DoS

Dense or Sparse : Optimal SPMM-as-a-Service for Big-Data Processing

How to use data-generation and DoS

1. Install Docker on Amazon EC2(Ubuntu18.04, t2.medium, 20GB)

sudo apt-get update -y
sudo apt-get remove docker docker-engine docker.io
sudo apt-get install docker.io -y
sudo service docker start
sudo chmod 666 /var/run/docker.sock
sudo usermod -a -G docker ubuntu

2. Run Container

sudo docker pull tensorflow/tensorflow:2.5.0
sudo docker run -it tensorflow/tensorflow:2.5.0 bash

3. Setting

apt-get update -y
apt-get install git -y
DEBIAN_FRONTEND=noninteractive apt-get install r-base -y
cd home
git clone https://github.com/kmu-bigdata/dos.git
cd dos
pip install -r requirements.txt

4. Data Generation

cd data-generation
./generate-and-optimize-lhs-data.sh
# SPMM based on /data/optimal-lhs-data.csv
./generate-trainset-testset.sh

5. Train DoS

cd ../dos
python3 train.py

6. Test DoS

python3 test.py

7. Inference DoS

python3 inference.py --nr_l 10000 --nc_l 60000 --nc_r 20000 --d_l 0.0001 --d_r 0.03 --nnz_l 60000 --nnz_r 36000000

How to create Microservice using AWS

1. Setting on Amazon EC2(Ubuntu18.04, t2.medium, 20GB)

sudo apt-get update -y
sudo apt-get install git -y
sudo apt-get install awscli -y
git clone https://github.com/kmu-bigdata/dos.git

2. Install Docker

sudo apt-get remove docker docker-engine docker.io
sudo apt-get install docker.io -y
sudo service docker start
sudo chmod 666 /var/run/docker.sock
sudo usermod -a -G docker ubuntu

3. Build Container Image using Dockerfile

cd dos/microservice
docker build -t "image-name" .

4. Create Amazon ECR Repository

Create Amazon ECR Repository to store container images.

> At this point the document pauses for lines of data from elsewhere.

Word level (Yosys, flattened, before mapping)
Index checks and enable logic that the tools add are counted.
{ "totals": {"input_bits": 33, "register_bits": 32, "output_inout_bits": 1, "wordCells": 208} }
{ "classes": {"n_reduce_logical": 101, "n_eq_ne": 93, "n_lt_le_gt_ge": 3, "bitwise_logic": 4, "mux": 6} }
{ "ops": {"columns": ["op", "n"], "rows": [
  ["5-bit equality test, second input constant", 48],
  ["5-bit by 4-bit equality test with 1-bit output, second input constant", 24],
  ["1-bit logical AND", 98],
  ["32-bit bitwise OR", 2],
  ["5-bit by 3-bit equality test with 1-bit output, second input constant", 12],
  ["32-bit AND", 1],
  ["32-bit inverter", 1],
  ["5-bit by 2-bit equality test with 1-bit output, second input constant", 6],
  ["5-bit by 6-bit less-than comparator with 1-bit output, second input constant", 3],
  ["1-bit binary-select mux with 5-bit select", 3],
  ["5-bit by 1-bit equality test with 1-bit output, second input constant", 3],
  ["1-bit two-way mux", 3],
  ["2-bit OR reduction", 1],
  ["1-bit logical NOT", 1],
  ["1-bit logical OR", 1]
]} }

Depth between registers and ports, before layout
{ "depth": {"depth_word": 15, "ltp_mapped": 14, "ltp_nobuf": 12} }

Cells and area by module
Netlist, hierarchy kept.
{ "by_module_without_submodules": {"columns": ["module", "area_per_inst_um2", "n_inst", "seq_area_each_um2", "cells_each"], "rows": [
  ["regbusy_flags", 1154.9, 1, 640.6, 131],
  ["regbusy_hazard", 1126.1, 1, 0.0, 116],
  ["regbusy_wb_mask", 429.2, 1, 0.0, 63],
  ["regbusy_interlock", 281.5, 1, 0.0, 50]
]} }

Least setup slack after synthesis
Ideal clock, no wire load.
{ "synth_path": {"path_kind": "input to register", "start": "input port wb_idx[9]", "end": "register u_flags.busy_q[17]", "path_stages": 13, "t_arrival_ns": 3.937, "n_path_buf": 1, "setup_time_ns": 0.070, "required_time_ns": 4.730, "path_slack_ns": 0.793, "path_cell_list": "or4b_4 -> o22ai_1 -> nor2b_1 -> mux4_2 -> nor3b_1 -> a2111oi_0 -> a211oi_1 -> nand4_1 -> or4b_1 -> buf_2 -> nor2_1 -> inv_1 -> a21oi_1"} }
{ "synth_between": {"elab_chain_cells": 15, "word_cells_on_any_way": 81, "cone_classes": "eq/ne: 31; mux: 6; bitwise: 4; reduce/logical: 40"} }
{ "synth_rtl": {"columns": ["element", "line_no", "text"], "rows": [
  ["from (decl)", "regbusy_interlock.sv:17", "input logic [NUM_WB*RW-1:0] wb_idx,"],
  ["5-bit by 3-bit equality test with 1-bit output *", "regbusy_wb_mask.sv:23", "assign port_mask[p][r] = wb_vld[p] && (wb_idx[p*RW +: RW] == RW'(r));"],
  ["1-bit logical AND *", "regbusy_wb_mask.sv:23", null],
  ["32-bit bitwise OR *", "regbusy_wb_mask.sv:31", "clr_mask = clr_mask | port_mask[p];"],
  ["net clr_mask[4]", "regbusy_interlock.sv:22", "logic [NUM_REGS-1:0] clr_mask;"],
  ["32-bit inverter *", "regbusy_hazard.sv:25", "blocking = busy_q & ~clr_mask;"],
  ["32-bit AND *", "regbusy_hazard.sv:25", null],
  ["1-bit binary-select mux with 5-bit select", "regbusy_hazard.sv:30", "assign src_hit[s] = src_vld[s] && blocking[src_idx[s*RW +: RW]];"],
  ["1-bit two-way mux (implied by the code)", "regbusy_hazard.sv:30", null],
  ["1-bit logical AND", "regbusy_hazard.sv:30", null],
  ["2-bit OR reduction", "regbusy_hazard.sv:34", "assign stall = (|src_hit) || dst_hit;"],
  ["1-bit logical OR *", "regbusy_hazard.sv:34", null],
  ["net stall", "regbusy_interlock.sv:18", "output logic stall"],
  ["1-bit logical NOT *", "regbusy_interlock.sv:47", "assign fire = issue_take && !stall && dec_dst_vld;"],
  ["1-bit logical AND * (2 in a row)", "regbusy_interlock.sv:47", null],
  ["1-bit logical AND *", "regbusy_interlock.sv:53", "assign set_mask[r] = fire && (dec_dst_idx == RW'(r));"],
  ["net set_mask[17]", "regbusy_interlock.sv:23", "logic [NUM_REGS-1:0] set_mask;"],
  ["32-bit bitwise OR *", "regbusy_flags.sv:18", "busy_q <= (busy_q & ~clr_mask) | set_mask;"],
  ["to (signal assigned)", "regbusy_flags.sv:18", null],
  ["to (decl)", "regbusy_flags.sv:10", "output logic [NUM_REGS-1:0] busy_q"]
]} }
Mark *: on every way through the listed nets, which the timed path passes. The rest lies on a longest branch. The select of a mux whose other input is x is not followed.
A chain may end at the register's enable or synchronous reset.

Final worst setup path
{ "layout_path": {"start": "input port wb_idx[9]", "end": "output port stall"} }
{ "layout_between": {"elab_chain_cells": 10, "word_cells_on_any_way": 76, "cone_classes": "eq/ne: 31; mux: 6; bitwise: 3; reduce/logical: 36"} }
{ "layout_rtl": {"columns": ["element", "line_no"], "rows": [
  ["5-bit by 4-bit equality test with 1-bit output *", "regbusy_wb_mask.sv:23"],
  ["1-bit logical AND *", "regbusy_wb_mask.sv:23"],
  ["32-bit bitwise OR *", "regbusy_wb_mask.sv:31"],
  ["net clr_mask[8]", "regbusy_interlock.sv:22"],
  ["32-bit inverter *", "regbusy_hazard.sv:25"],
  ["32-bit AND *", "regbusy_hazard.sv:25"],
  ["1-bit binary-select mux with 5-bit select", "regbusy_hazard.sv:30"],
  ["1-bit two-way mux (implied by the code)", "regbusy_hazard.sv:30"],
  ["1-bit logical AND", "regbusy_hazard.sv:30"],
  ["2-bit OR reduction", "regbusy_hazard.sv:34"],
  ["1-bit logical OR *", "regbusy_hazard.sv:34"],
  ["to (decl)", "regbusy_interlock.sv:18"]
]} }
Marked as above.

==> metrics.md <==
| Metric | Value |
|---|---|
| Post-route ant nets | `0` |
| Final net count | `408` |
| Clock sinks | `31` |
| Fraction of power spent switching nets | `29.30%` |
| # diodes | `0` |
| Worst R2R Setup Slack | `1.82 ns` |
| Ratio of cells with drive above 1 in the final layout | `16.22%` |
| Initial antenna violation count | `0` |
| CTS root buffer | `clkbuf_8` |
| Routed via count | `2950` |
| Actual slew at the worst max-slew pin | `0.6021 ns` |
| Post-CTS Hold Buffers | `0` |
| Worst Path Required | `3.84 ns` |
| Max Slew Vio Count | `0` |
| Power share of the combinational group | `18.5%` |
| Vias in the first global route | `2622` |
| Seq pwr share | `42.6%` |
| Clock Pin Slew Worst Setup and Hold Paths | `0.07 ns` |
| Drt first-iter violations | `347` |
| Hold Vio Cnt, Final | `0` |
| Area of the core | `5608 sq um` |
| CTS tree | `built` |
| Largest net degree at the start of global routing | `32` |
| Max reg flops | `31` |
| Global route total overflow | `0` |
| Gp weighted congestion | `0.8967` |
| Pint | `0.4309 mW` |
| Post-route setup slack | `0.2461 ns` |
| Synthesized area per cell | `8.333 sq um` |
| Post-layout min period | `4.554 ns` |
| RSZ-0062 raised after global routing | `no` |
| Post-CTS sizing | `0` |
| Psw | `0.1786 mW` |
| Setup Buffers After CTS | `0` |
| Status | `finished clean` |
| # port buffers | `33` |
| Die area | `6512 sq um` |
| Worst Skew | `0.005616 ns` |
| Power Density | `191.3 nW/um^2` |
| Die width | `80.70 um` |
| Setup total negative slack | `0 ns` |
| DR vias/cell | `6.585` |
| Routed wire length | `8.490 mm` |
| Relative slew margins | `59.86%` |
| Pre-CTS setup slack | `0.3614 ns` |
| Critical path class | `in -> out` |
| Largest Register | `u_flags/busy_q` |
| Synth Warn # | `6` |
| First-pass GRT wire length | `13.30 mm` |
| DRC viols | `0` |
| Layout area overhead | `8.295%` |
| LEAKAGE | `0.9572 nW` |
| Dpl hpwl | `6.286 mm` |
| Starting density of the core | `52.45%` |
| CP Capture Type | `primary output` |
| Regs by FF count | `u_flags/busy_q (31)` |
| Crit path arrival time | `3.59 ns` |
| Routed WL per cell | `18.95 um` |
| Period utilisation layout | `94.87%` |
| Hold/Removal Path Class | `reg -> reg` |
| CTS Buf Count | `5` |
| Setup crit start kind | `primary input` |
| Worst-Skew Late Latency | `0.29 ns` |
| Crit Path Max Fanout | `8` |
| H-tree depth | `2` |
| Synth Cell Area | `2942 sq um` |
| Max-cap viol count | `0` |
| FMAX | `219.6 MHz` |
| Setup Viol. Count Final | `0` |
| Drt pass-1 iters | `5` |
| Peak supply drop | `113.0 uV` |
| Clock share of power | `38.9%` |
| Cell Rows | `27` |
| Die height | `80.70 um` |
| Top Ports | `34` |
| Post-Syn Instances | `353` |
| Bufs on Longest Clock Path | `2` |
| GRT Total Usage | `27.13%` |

5. Upload Container Image to Amazon ECR

aws configure

export ACCOUNT_ID=$(aws sts get-caller-identity --output text --query Account)
echo "export ACCOUNT_ID=${ACCOUNT_ID}" | tee -a ~/.bash_profile

docker tag "image-name" $ACCOUNT_ID.dkr.ecr."region-name".amazonaws.com/"ecr-name"
aws ecr get-login-password --region "region-name" | docker login --username AWS --password-stdin $ACCOUNT_ID.dkr.ecr."region-name".amazonaws.com
docker push $ACCOUNT_ID.dkr.ecr."region-name".amazonaws.com/"ecr-name"

6. Create a AWS Lambda based on Amazon ECR Container Image

The container image in Amazon ECR is specified as the runtime environment of the AWS Lambda function.
When configuring the Lambda, set the memory to 512 MB and the timeout to 1 minute.

7. Write a Lambda function that recommends an optimal multiplication method based on matrix multiplication information

The Lambda function predicts and transmits the optimal SPMM method according to the matrix multiplication arguments using the Sparse X Sparse Latency prediction model and the Sparse X Dense Latency prediction model.
Lambda functions can be written based on dos/microservice/lambda_function.py.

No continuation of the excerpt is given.